Huffington Post ~ On a glaring July day in 2001, having just received a breakup email from my boyfriend, I walked into the bathroom and tried to kill myself. I remember hearing my cat meow at me as I downed every pill in the medicine cabinet and the room faded to gray, then black. What I do not remember is the paramedics breaking down the door to save me, but the webcams took pictures of that. Fresh out of art school and thinking I was making an important statement, I'd become one of the first "camgirls," young women who broadcast our lives to the world.
Three days later, I woke up in the intensive care unit with an IV in my right hand and my mother holding my left. I was angry I had lived, overcome with guilt and shame about what I had put my loved ones through, and desperate to call my ex and beg him to take me back. In other words, I woke up with the same raw desperation, the same lack of skin.
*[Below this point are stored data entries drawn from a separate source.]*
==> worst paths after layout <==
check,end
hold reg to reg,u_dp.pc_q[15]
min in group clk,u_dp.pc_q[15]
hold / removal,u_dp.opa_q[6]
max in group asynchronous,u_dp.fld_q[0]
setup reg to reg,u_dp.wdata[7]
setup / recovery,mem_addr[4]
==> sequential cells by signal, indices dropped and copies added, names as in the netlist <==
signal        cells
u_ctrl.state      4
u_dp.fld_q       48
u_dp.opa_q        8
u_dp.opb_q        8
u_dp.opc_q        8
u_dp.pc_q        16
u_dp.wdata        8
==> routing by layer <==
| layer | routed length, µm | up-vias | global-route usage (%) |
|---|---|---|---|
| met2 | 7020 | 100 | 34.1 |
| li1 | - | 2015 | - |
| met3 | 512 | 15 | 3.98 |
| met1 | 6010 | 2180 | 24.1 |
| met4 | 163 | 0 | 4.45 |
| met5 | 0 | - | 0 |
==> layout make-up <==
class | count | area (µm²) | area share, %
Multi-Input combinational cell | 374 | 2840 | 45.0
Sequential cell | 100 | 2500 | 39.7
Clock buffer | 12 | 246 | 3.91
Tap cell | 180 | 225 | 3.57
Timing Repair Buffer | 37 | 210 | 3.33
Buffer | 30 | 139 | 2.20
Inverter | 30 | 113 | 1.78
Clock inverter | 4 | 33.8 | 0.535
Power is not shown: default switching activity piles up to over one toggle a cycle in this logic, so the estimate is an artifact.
`src/rtl/vl_ripple_adder.sv`:
```
module vl_ripple_adder #(
  parameter int WIDTH  = 8,
  parameter int BUDGET = 5
) (
  input  logic             clk,
  input  logic             rst_n,
  input  logic             in_valid,
  input  logic [WIDTH-1:0] a,
  input  logic [WIDTH-1:0] b,
  output logic [WIDTH:0]   sum,
  output logic             hold,
  output logic             done
);
  localparam int NSTART = WIDTH - BUDGET;

  logic             busy;
  logic [WIDTH-1:0] opa_q, opb_q;
  logic [WIDTH-1:0] x, y, s, p, g;
  logic [WIDTH:0]   c;
  logic [NSTART-1:0] start_hit;
  logic             take, hold_now, load;

  assign take = in_valid & ~busy;
  assign x    = busy ? opa_q : a;
  assign y    = busy ? opb_q : b;
  assign p    = a ^ b;
  assign g    = a & b;
  assign c[0] = 1'b0;

  for (genvar i = 0; i < WIDTH; i++) begin : g_fa
    assign s[i]   = x[i] ^ y[i] ^ c[i];
    assign c[i+1] = (x[i] & y[i]) | (c[i] & (x[i] ^ y[i]));
  end

  for (genvar i = 0; i < NSTART; i++) begin : g_chain
    assign start_hit[i] = g[i] & (&p[i+BUDGET:i+1]);
  end

  assign hold_now = |start_hit;
  assign load     = (take & ~hold_now) | busy;

  always_ff @(posedge clk or negedge rst_n) begin
    if (!rst_n) begin
      busy  <= 1'b0;
      opa_q <= '0;
      opb_q <= '0;
      sum   <= '0;
      hold  <= 1'b0;
      done  <= 1'b0;
    end else begin
      busy <= take & hold_now;
      done <= load;
      if (take) begin
        opa_q <= a;
        opb_q <= b;
        hold  <= hold_now;
      end
      if (load) sum <= {c[WIDTH], s};
    end
  end


  a_r3_short_one_cycle: assert property (@(posedge clk) disable iff (!rst_n)
    take && !hold_now |=> done && !hold);

  a_r4_long_first_cycle: assert property (@(posedge clk) disable iff (!rst_n)
    take && hold_now |=> hold && !done);

  a_r5_extra_cycle_ends: assert property (@(posedge clk) disable iff (!rst_n)
    busy |=> !busy && done && hold);

  a_r8_sum_stable: assert property (@(posedge clk) disable iff (!rst_n)
    !done |-> $stable(sum));

  a_r6_done_has_cause: assert property (@(posedge clk) disable iff (!rst_n)
    done |-> $past(in_valid) || $past(busy));
endmodule

```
It was the latest in a long line of suicide attempts, after 17 years of having an eating disorder. I was terrified of and exhausted by the world. I no longer trusted myself to be around people; I inevitably scared them off with my rage and self-loathing. Never-ending chaos is no way to live, and I had been living it for as long as I could remember. So much so that I had a literal drama degree; constantly filling myself with another character was the only way I survived college. (Then I got a spiky haircut and an M.F.A. in performance art, because the guy I'd convinced myself I couldn't live without told me Laurie Anderson was the only woman he'd ever marry.)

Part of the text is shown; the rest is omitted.